╭─ Given data

==> config.mk <==
export PLATFORM = sky130hd
export DESIGN_NAME = sda_to_par_rx
export DESIGN_NICKNAME = d
export VERILOG_FILES = /design/src/rtl/sda_rx_pkg.sv /design/src/rtl/sda_to_par_rx_sync_edge.sv /design/src/rtl/sda_to_par_rx.sv
export SDC_FILE = /design/constraint.sdc
export NUM_CORES = 1
export LEC_CHECK = 0
export BUFFER_PORTS_ARGS = -buffer_cell sky130_fd_sc_hd__buf_2
export CORE_ASPECT_RATIO = 1.25
export CORE_MARGIN = 5
export CORE_UTILIZATION = 50
export CTS_CLUSTER_SIZE = 25
export DETAILED_ROUTE_END_ITERATION = 10
export PLACE_DENSITY = 0.7
export SYNTH_ARGS = -nofsm -noshare
export SYNTH_HDL_FRONTEND = slang
export SYNTH_HIERARCHICAL = 1
export SYNTH_SLANG_ARGS = --single-unit
==> constraint.sdc <==
create_clock -name sclk -period 3.15 [get_ports sclk]
set_input_delay 0.315 -clock sclk [delete_from_list [all_inputs] [get_ports sclk]]
set_output_delay 0.315 -clock sclk [all_outputs]
set_load 0.03 [all_outputs]
==> src/rtl/sda_rx_pkg.sv <==
// sda_rx_pkg
//   Shared types and defaults for the scl/sda serial receiver.
//   - rx_state_e       : receiver FSM states
//   - DEF_WIDTH        : default data bits per frame
//   - DEF_SYNC_STAGES  : default synchroniser depth on scl/sda
package sda_rx_pkg;

    localparam int DEF_WIDTH       = 4;
    localparam int DEF_SYNC_STAGES = 2;

    typedef enum logic [1:0] {
        IDLE      = 2'd0,
        SHIFT     = 2'd1,
        WAIT_STOP = 2'd2
    } rx_state_e;

endpackage

==> src/rtl/sda_to_par_rx_sync_edge.sv <==
// sync_edge
//   Multi-flop synchroniser for one asynchronous input, plus a one-cycle
//   delayed copy of the synchronised level for edge detection.
//   The chain resets to 1 so that an idle-high bus produces no edges out of reset.
// Ports
//   sclk   in   system clock
//   rst    in   synchronous active-high reset
//   d      in   asynchronous input
//   level  out  synchronised level (last chain stage)
//   prev   out  level as seen one sclk cycle earlier
module sync_edge #(
    parameter int STAGES = 2
) (
    input  logic sclk,
    input  logic rst,
    input  logic d,
    output logic level,
    output logic prev
);

    logic [STAGES-1:0] chain;

    always_ff @(posedge sclk) begin
        if (rst) begin
            chain <= '1;
            prev  <= 1'b1;
        end else begin
            chain <= {chain[STAGES-2:0], d};
            prev  <= chain[STAGES-1];
        end
    end

    assign level = chain[STAGES-1];

endmodule

==> src/rtl/sda_to_par_rx.sv <==
// sda_to_par_rx
//   Receiver for the scl/sda serial link: detects start, WIDTH data bits
//   (MSB first) and stop, then presents the word in parallel and as a
//   registered one-hot decode. scl/sda are oversampled on sclk.
// Ports
//   sclk       in   system clock
//   rst        in   synchronous active-high reset
//   scl        in   serial clock from link
//   sda        in   serial data from link
//   data       out  last good word, held until the next good frame
//   valid      out  1-cycle pulse when data/outhigh update
//   outhigh    out  one-hot of data, 2**WIDTH wide
//   busy       out  high while a frame is in progress
//   frame_err  out  1-cycle pulse on a malformed frame
module sda_to_par_rx
    import sda_rx_pkg::*;
#(
    parameter int WIDTH       = DEF_WIDTH,
    parameter int SYNC_STAGES = DEF_SYNC_STAGES
) (
    input  logic                  sclk,
    input  logic                  rst,
    input  logic                  scl,
    input  logic                  sda,
    output logic [WIDTH-1:0]      data,
    output logic                  valid,
    output logic [(2**WIDTH)-1:0] outhigh,
    output logic                  busy,
    output logic                  frame_err
);

    localparam int CW = $clog2(WIDTH + 1);
    localparam int OW = 2 ** WIDTH;

    logic scl_s, scl_p, sda_s, sda_p;

    sync_edge #(.STAGES(SYNC_STAGES)) u_scl_sync (
        .sclk  (sclk),
        .rst   (rst),
        .d     (scl),
        .level (scl_s),
        .prev  (scl_p)
    );

    sync_edge #(.STAGES(SYNC_STAGES)) u_sda_sync (
        .sclk  (sclk),
        .rst   (rst),
        .d     (sda),
        .level (sda_s),
        .prev  (sda_p)
    );

    // START/STOP need scl high on both samples, RISE needs scl low on the
    // previous one, so the three are mutually exclusive and a simultaneous
    // scl/sda change decodes as RISE only.
    logic ev_start, ev_stop, ev_rise;
    assign ev_start = scl_s & scl_p &  sda_p & ~sda_s;
    assign ev_stop  = scl_s & scl_p & ~sda_p &  sda_s;
    assign ev_rise  = scl_s & ~scl_p;

    rx_state_e        state_q, state_d;
    logic [WIDTH-1:0] shreg_q, shreg_d;
    logic [CW-1:0]    cnt_q, cnt_d;
    logic [WIDTH-1:0] data_d;
    logic [OW-1:0]    outhigh_d;
    logic             valid_d, ferr_d;

    always_ff @(posedge sclk) begin
        if (rst) begin
            state_q   <= IDLE;
            shreg_q   <= '0;
            cnt_q     <= '0;
            data      <= '0;
            outhigh   <= '0;
            valid     <= 1'b0;
            frame_err <= 1'b0;
        end else begin
            state_q   <= state_d;
            shreg_q   <= shreg_d;
            cnt_q     <= cnt_d;
            data      <= data_d;
            outhigh   <= outhigh_d;
            valid     <= valid_d;
            frame_err <= ferr_d;
        end
    end

    always_comb begin
        state_d   = state_q;
        shreg_d   = shreg_q;
        cnt_d     = cnt_q;
        data_d    = data;
        outhigh_d = outhigh;
        valid_d   = 1'b0;
        ferr_d    = 1'b0;

        unique case (state_q)
            IDLE: begin
                if (ev_start) begin
                    state_d = SHIFT;
                    cnt_d   = '0;
                    shreg_d = '0;
                end
            end
            SHIFT: begin
                if (ev_rise) begin
                    shreg_d = {shreg_q[WIDTH-2:0], sda_s};
                    // Last bit: park cnt at 0 so it never passes WIDTH-1.
                    if (cnt_q == CW'(WIDTH - 1)) begin
                        state_d = WAIT_STOP;
                        cnt_d   = '0;
                    end else begin
                        cnt_d   = cnt_q + 1'b1;
                    end
                end else if (ev_start) begin
                    // Repeated start restarts the word without error.
                    cnt_d   = '0;
                    shreg_d = '0;
                end else if (ev_stop) begin
                    ferr_d  = 1'b1;
                    state_d = IDLE;
                end
            end
            WAIT_STOP: begin
                // The trailing low bit's scl rise lands here and is ignored.
                if (ev_stop) begin
                    data_d            = shreg_q;
                    outhigh_d         = '0;
                    outhigh_d[shreg_q] = 1'b1;
                    valid_d           = 1'b1;
                    state_d           = IDLE;
                end else if (ev_start) begin
                    ferr_d  = 1'b1;
                    state_d = SHIFT;
                    cnt_d   = '0;
                    shreg_d = '0;
                end
            end
            default: state_d = IDLE;
        endcase
    end

    assign busy = (state_q != IDLE);

endmodule
# --- Yosys cells after proc, flatten, opt, wreduce, memory -nomap -nowiden ---
# Index checks and enable logic that the tools add are counted.
classes:
  muxes: 24
  add_sub_neg: 1
  n_bitwise: 10
  eq_ne: 7
  n_div: 0
  n_mul: 0
  magnitude_cmp: 2
  n_reduce_logical: 8
  shifts: 0
op_table:
  columns: ["op", "n"]
  rows:
  - ["two-way mux 2 bit", 6]
  - ["two-way mux 3 bit", 4]
  - ["two-way mux 4 bit", 3]
  - ["one-hot mux 4 bit (3 select lines)", 1]
  - ["inequality test 3 bit (second input constant)", 3]
  - ["one-hot mux 3 bit (3 select lines)", 1]
  - ["AND 1 bit", 6]
  - ["two-way mux 1 bit", 6]
  - ["one-hot mux 2 bit (3 select lines)", 1]
  - ["< comparator 4 x 5 -> 1 bit (second input constant)", 1]
  - ["demux 1 bit (select 4 bit)", 1]
  - ["greater-or-equal comparator 4 x 1 -> 1 bit (second input constant)", 1]
  - ["NOT 1 bit", 4]
  - ["AND reduction 2 bit", 2]
  - ["adder 3 x 1 -> 3 bit (second input constant)", 1]
  - ["equality test 3 x 2 -> 1 bit (second input constant)", 1]
  - ["AND reduction 3 bit", 1]
  - ["nonzero test 3 bit", 1]
  - ["equality test 2 x 1 -> 1 bit (second input constant)", 1]
  - ["equality test 2 bit (second input constant)", 1]
  - ["logical NOT 2 bit", 1]
  - ["inequality test 2 bit (second input constant)", 1]
  - ["one-hot mux 1 bit (2 select lines)", 1]
  - ["nonzero test 2 bit", 1]
  - ["other kinds (2)", 2]
word_totals:
  ramBits: 0
  input_bits: 4
  output_inout_bits: 23
  mem_count: 0
  elab_cells: 63
  latchBits: 0
  regBits: 37
  mem_bits_ro: 0

# --- Logic depth before layout (Yosys ltp) ---
# Gate-level depths: netlist of the first run.
logic_depth:
  ltp_word: 7
  mapped_depth: 7
  depth_no_buf: 6

# --- Modules after synthesis ---
# The synthesis of the first run kept the hierarchy.
modules_own_cells:
  columns: ["module", "n_inst", "area_each_um2", "seq_area_each_um2", "cells_per_inst"]
  rows:
  - ["sda_to_par_rx", 1, 1311.3, 620.6, 148]
  - ["sync_edge", 2, 78.8, 60.1, 6]

# --- Worst setup path after synthesis of the first run ---
# No wires, ideal clock.
synth_timing:
  kind: "register -> register"
  startpoint: "reg state_q[0]"
  endpoint: "reg data[0]"
  period_less_slack_ps: 1410
  stages_incl_launch_ff: 8
  path_slack_ps: 1740
  t_arrival_ps: 1282
  setup_ps: 128
  n_path_buf: 2
  required_ps: 3022
  cell_sequence: "dfxtp_1 inv_1 ha_1 nand2_4 buf_6 buf_2 mux2i_1 nor2_1"
synth_between:
  elab_chain_cells: 2
synth_lines:
  columns: ["item", "line", "rtl"]
  rows:
  - ["from (decl)", "sda_to_par_rx.sv:61", "rx_state_e state_q, state_d;"]
  - ["from (signal assigned)", "sda_to_par_rx.sv:78", "state_q <= state_d;"]
  - ["equality test 2 bit", "sda_to_par_rx.sv:97", "unique case (state_q)"]
  - ["AND reduction 2 bit (no source line)", null, null]
  - ["to (signal assigned)", "sda_to_par_rx.sv:81", "data <= data_d;"]
  - ["to (decl)", "sda_to_par_rx.sv:25", "output logic [WIDTH-1:0] data,"]
# No other way between the ends.
# A chain may end at the register's enable or synchronous reset.

# --- Worst setup path after layout of the first run ---
layout_timing:
  startpoint: "reg u_scl_sync.chain[1]"
  endpoint: "reg outhigh[3]"
layout_between:
  elab_chain_cells: 4
layout_lines:
  columns: ["item", "line", "rtl"]
  rows:
  - ["from (decl)", "sda_to_par_rx_sync_edge.sv:21", "logic [STAGES-1:0] chain;"]
  - ["from (signal assigned)", "sda_to_par_rx_sync_edge.sv:28", "chain <= {chain[STAGES-2:0], d};"]
  - ["AND 1 bit (3 in a row)", "sda_to_par_rx.sv:58", "assign ev_stop = scl_s & scl_p & ~sda_p & sda_s;"]
  - ["AND reduction 2 bit (no source line)", null, null]
  - ["to (signal assigned)", "sda_to_par_rx.sv:82", "outhigh <= outhigh_d;"]
  - ["to (decl)", "sda_to_par_rx.sv:27", "output logic [(2**WIDTH)-1:0] outhigh,"]
# No other way between the ends.

==> metrics, run 1 <==
antenna cells 0; row count 22; DRC viols 0; maximum root-to-sink buffer count 2; Total Wirelength between 2000 and 3000 um; Worst Path Required ~3400 ps; final setup vio count 0; HP Class input pin to flop; Max stage delay on crit path around 530 ps; vias per cell around 5.3; root buf cell clkbuf_4; setup_tns 0 ps; drt wl/cell between 10 and 15 um; first-pass GRT wire length around 4800 um; most frequent cells in the layout 37 x dfxtp_1, 26 x buf_2, 18 x nand2_1, 18 x a21oi_1, 14 x nor2_1; Port Buf Inserts 26; worst clock skew 9.79 ps; HPWL after DPL 1990 um; Seq/Total Area, Yosys 0.504; switching share of power 0.225; Clk network pwr share 0.366; Seq. cell area ~740 um^2; P_sw between 0.15 and 0.2 mW; RSZ-0062 raised after global routing no; GRT Total Usage 0.152; placed cells approximately 210; CP Buf/Inv Count 0; clock sinks 37; Crit-path slowest cell or4_1; pin count of the biggest net entering global routing 39; static leakage roughly 0.73 nW; 1st-iter DRT viols 30; CP startpoint kind flop; fraction of layout cells with a size suffix above 1 0.195; Max Cap Viol 0; H-tree depth 2; Syn Nets ~170; gpl congestion ~0.83; Layout area overhead 13.8%; DIE AREA about 4100 um^2; Yosys cell types 30; CTS clk-pin slew, worst paths 110 ps; CP top delay family simple AND/OR/NAND/NOR gates; latest clock arrival within the worst-skew pair between 300 and 400 ps; Critical Path End Type flop; Initial Utilization 0.508; Fin Hold WS 146 ps; Routed Antenna Nets 0; fin nets 193; FILL cells approximately 290; worst path cell trace and4b_4, nand2_4, or4_1, a21oi_1; non-filler cells, final 221; grt ovf 0; final hold vios 0; number of buffers created by CTS 5; synthesized netlist cell count 160; Worst VDD drop approximately 0.30 mV; vias about 1200; synthesized area 1470 um^2; Syn Area/Cell 9.18 um^2; CTS Hold Bufs 0; Die H just over 70 um; status completed; CTS tree done; worst endpoint data arrival time 1990 ps; core area around 2900 um^2; leading cell type in the layout, fill and taps excluded dfxtp_1; CP Class flop to flop; Post-CTS Setup Inserts 0; Final Cycle Share 0.543; vias in the first global route about 1100; synth warn 6; power per standard cell area roughly 470 nW/um^2; I/O pins 27; Internal 0.608 mW; Final min period 1710 ps; Pre-antenna DRT Iters 4; CTS resizes 0; Max-slew headroom 0.593; peak fanout along the critical path 36; Yosys reg bits 37; combinational power share 0.030; area occupied by multi-input gates roughly 670 um^2; Fmax approximately 600 MHz; sequential share of power 0.605; initial antenna violation count 0; Slew @ Worst Pin roughly 610 ps; max-slew violation count 0; DIE WIDTH just under 60 um
## state kept, by name, indices dropped and copies added (netlist names)
signal / count
outhigh: 16
valid: 1
u_scl_sync/prev: 1
u_sda_sync/prev: 1
state_q: 2
u_scl_sync/chain: 2
frame_err: 1
shreg_q: 4
cnt_q: 3
data: 4
u_sda_sync/chain: 2
## per-stage QoR
step | cell area, um^2 | utilization | total power, mW | worst slack (ps)
finish | 1670 | 0.578 | 0.784 | 1440
global route | 1670 | 0.578 | 0.811 | 1270
CTS | 1670 | 0.578 | 0.794 | 1450
detailed placement | 1600 | 0.554 | 0.508 | 1470
global placement | 1600 | 0.554 | 0.507 | 1560
floorplan | 1470 | - | 0.501 | 1740
## cells in the mapped netlist, drive strengths merged
library cell	instances	area share
o22ai	1	0.0043
a32oi	1	0.0060
ha	5	0.043
or4	6	0.031
nor4	1	0.0043
nand2b	5	0.021
and4b	1	0.0094
nand2	19	0.054
nand3b	1	0.0051
nand4b	1	0.0060
dfxtp	37	0.50
a21oi	18	0.061
inv	5	0.013
a31oi	1	0.0043
nor3b	2	0.010
o31ai	1	0.0051
or2	6	0.026
a21o	1	0.0051
mux2i	5	0.034
or3	9	0.038
clkbuf	7	0.018
buf	2	0.011
a22oi	7	0.036
nand4	1	0.0043
nor2b	1	0.0043
nor2	14	0.036
nand3	1	0.0034
nor3	1	0.0034
## final cells by class
| class | count | area share |
|---|---|---|
| flip-flops and latches | 37 | 0.443 |
| multi-input cells | 109 | 0.399 |
| repair buffers | 26 | 0.0778 |
| clock buffers | 7 | 0.0389 |
| well taps | 36 | 0.0269 |
| inverters | 5 | 0.0112 |
| clock inverters | 1 | 0.00299 |
## worst register-to-register path: stages, from the launching register on
cell and delay (ps):
dfxtp_1 430, and4b_4 300, nand2_4 210, or4_1 540
a21oi_1 170
## power groups by stage
stage	Clock [mW]	Combinational, mW	Sequential (mW)
floorplan	0	0.0169	0.484
finish	0.287	0.0231	0.474
detailed placement	0	0.0232	0.485
global placement	0	0.0225	0.485
global route	0.310	0.0262	0.475
CTS	0.296	0.0233	0.474
## per-layer routing
layer,vias to the layer above,global-route usage,part of all wire
li1,604,-,-
met1,544,0.161,0.42
met2,27,0.262,0.51
met3,7,0.0347,0.041
met4,0,0.101,0.028
met5,-,0,0
## logic make-up after synthesis
kind of cell,after synthesis,share of synthesized area
buffers and inverters,14,0.0417
AND/OR/NAND/NOR,69,0.256
flip-flops,37,0.504
multiplexers,5,0.0341
adder cells (fa/ha/maj),5,0.0426
AO/OA/AOI/OAI,30,0.122
## worst paths after layout
kind                        from             endpoint  slack [ps]  depth (start not counted)
max reg2reg  u_scl_sync/chain[1]           outhigh[3]        1440                          4
max          u_scl_sync/chain[1]           outhigh[3]        1440                          4
min                          scl  u_scl_sync/chain[0]         150                          2
min reg2reg  u_scl_sync/chain[0]  u_scl_sync/chain[1]         420                          1
Power figures use the tool's default switching activity.
==> run 2, diff against run 1 <==
- ABC_AREA: unset -> 1
- clock period: 3.15 -> 1.66 ns (I/O delays scaled with it)
==> run 2 against run 1 <==
  * Critical path depth is the same
  * Synthesized cell count is 15% higher
  * Final cell count rose by 14%
  * Critical path type is now flop to primary output
  * Via count up 8.2%
  * Synthesized area increased by 3.0%
  * Largest cell class unchanged
==> metrics, run 2 <==
DIE WIDTH 59.2 um; GR Util met2 0.295; FILL cells between 200 and 300; GRT busiest layer met2; Critical Path End Type primary output; R2R Setup Slk ~220 ps; HP Class input pin to flop; gpl congestion roughly 0.83; first-pass GRT wire length approximately 5300 um; Syn Nets roughly 190; CP Class flop to primary output; H-tree depth 2; Yosys reg bits 37; fin nets between 200 and 250; DIE AREA 4230 um^2; Max stage delay on crit path between 300 and 400 ps; hold_sp rst; GRT Total Usage 0.167; status completed; placed cells around 240; final worst slack around 210 ps; Final Util 0.593; pin count of the biggest net entering global routing 26; Pre-antenna DRT Iters 4; worst endpoint data arrival time about 1300 ps; Yosys cell types 23; synthesized area about 1500 um^2; count leader, synth nand2_1; CP startpoint kind flop; XOR/XNOR Fraction of Synth Area 0; Final Cycle Share 0.875; maximum root-to-sink buffer count 2; Crit-path slowest cell dfxtp_1; Top FF cell, synth dfxtp_1; vias per cell approximately 5.1; Max-slew headroom 0.699; drt wl/cell 12.5 um; I/O pins 27; reg2reg start state_q[1]; main combinational cell family by area after synthesis simple AND/OR/NAND/NOR gates; Yosys top cell by area dfxtp_1; GR Layer Usage met1 0.157; core area about 2900 um^2; synth warn 6; ranking of synthesized cells by area dfxtp_1 49%, nand2_1 9.7%, o21ai_1 5.6%; setup_tns 0 ps; Port Buf Inserts 26; mux cell area share after synthesis 0; Seq/Total Area, Yosys 0.490; Post-CTS Setup Inserts 0; Die H around 71 um; initial antenna violation count 0; CTS tree done; Routed Antenna Nets 0; CP dominant cell by count inv_1; worst clock skew about 8.2 ps; synthesized netlist cell count 184; CP top delay family flip-flops; root buf cell clkbuf_4; R2R depth 9; Hold Path Depth 3; leading cell type in the layout, fill and taps excluded nand2_1; Worst VDD drop ~0.53 mV; max reg flops 16; Synth Area in Compound Gates 0.112; Max Cap Viol 0; WP depth 4; final setup vio count 0; latest clock arrival within the worst-skew pair 340 ps; clock sinks 37; worst path cell trace inv_1, ha_1, inv_1, buf_2; Layout Cell Area excl Fill around 1700 um^2; worst-case hold path end point shreg_q[1]; EDFF count, synth 0; most frequent cells in the layout 39 x nand2_1, 37 x dfxtp_1, 26 x buf_2, 19 x inv_1, 17 x o21ai_1; Slew @ Worst Pin 451 ps; R2R Path End cnt_q[0]; Worst Path Required ~1500 ps; peak fanout along the critical path 3; largest registers outhigh x16, data x4, shreg_q x4; Final min period 1450 ps; Post-Synth Simple-Gate Area 0.266; vias 1279; Total Wirelength between 3000 and 4000 um; GR Util met3 0.0631; CTS resizes 0; Reg with most FFs outhigh; max-slew violation count 0; vias in the first global route 1275; Place WS 245 ps; number of buffers created by CTS 5; area share of the leading cell type in the synthesized netlist 0.490; Syn Area/Cell slightly above 8 um^2; final hold vios 0; row count 22; DRC viols 0; grt ovf 0; Post-synth ARST share 0; CP Buf/Inv Count 3; Layout area overhead 14.4%; CTS clk-pin slew, worst paths about 100 ps; 1st-iter DRT viols 50; non-filler cells, final between 200 and 300; RSZ-0062 raised after global routing no; Post-Synth Adder-Cell Area 0.0414; HPWL after DPL around 2400 um; Fmax 689 MHz; Synth top cells by count 39 x nand2_1, 37 x dfxtp_1, 19 x inv_1; fraction of layout cells with a size suffix above 1 0.251; power per standard cell area around 800 nW/um^2; dpl cell area 1670 um^2; CTS Hold Bufs 1; Initial Utilization 0.518; antenna cells 0; static leakage a little under 0.8 nW
## run 2: kinds of logic (layout without fill, tap and decap cells)
kind of cell,count (synthesis),after routing
simple gates,77,77
compound gates,34,34
flops,37,37
buf+inv,31,62
fa+ha+maj,5,5
## run 2: routing by layer
metal | share of wire | up-vias
met5 | 0 | -
met4 | 0.031 | 0
met3 | 0.060 | 11
met2 | 0.53 | 30
met1 | 0.38 | 585
li1 | - | 653
## run 2: worst max path at each step
stage,from,endpoint,slack [ps]
5_1_grt,state_q[1],state_q[0],60
2_1_floorplan,state_q[1],cnt_q[0],390
4_1_cts,state_q[0],busy,200
3_5_place_dp,state_q[1],cnt_q[0],240
6_report,state_q[0],busy,210
3_3_place_gp,state_q[1],cnt_q[2],320
## run 2: area by class of cell
| class | count | area, um^2 | area share |
|---|---|---|---|
| Timing Repair Buffer | 30 | 165 | 0.0954 |
| Clock buffer | 5 | 37.5 | 0.0217 |
| Inverter | 26 | 103 | 0.0593 |
| Clock inverter | 1 | 5.00 | 0.00289 |
| Sequential cell | 37 | 741 | 0.428 |
| Multi-Input combinational cell | 116 | 634 | 0.367 |
| Tap cell | 36 | 45.0 | 0.0260 |
## run 2: worst register-to-register path: stages, from the launching register on
cell and delay [ps]:
dfxtp_1 340, inv_1 100, ha_1 180, inv_1 70
nor2_2 160, inv_2 80, nand2_1 80, nand3_2 130
o21ai_1 160, nor2_1 50
## run 2: report_power, final
part / switching [mW] / internal (mW) / leakage, nW
Combinational: 0.0456 / 0.0207 / 0.450
Clock: 0.268 / 0.147 / 0.0269
Sequential: 0.00551 / 0.895 / 0.299
## run 2: metrics by stage
step / hold slack, ps / power [mW]
6_report: 210 / 1.38
3_5_place_dp: 345 / 0.984
4_1_cts: 10.3 / 1.39
2_1_floorplan: 256 / 0.965
5_1_grt: 194 / 1.46
3_3_place_gp: 344 / 0.980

╰─

— What is expected —
Go through the lines above. Select every one that has the string "localparam".

— Response area —
    localparam int DEF_WIDTH       = 4;
    localparam int DEF_SYNC_STAGES = 2;
    localparam int CW = $clog2(WIDTH + 1);
    localparam int OW = 2 ** WIDTH;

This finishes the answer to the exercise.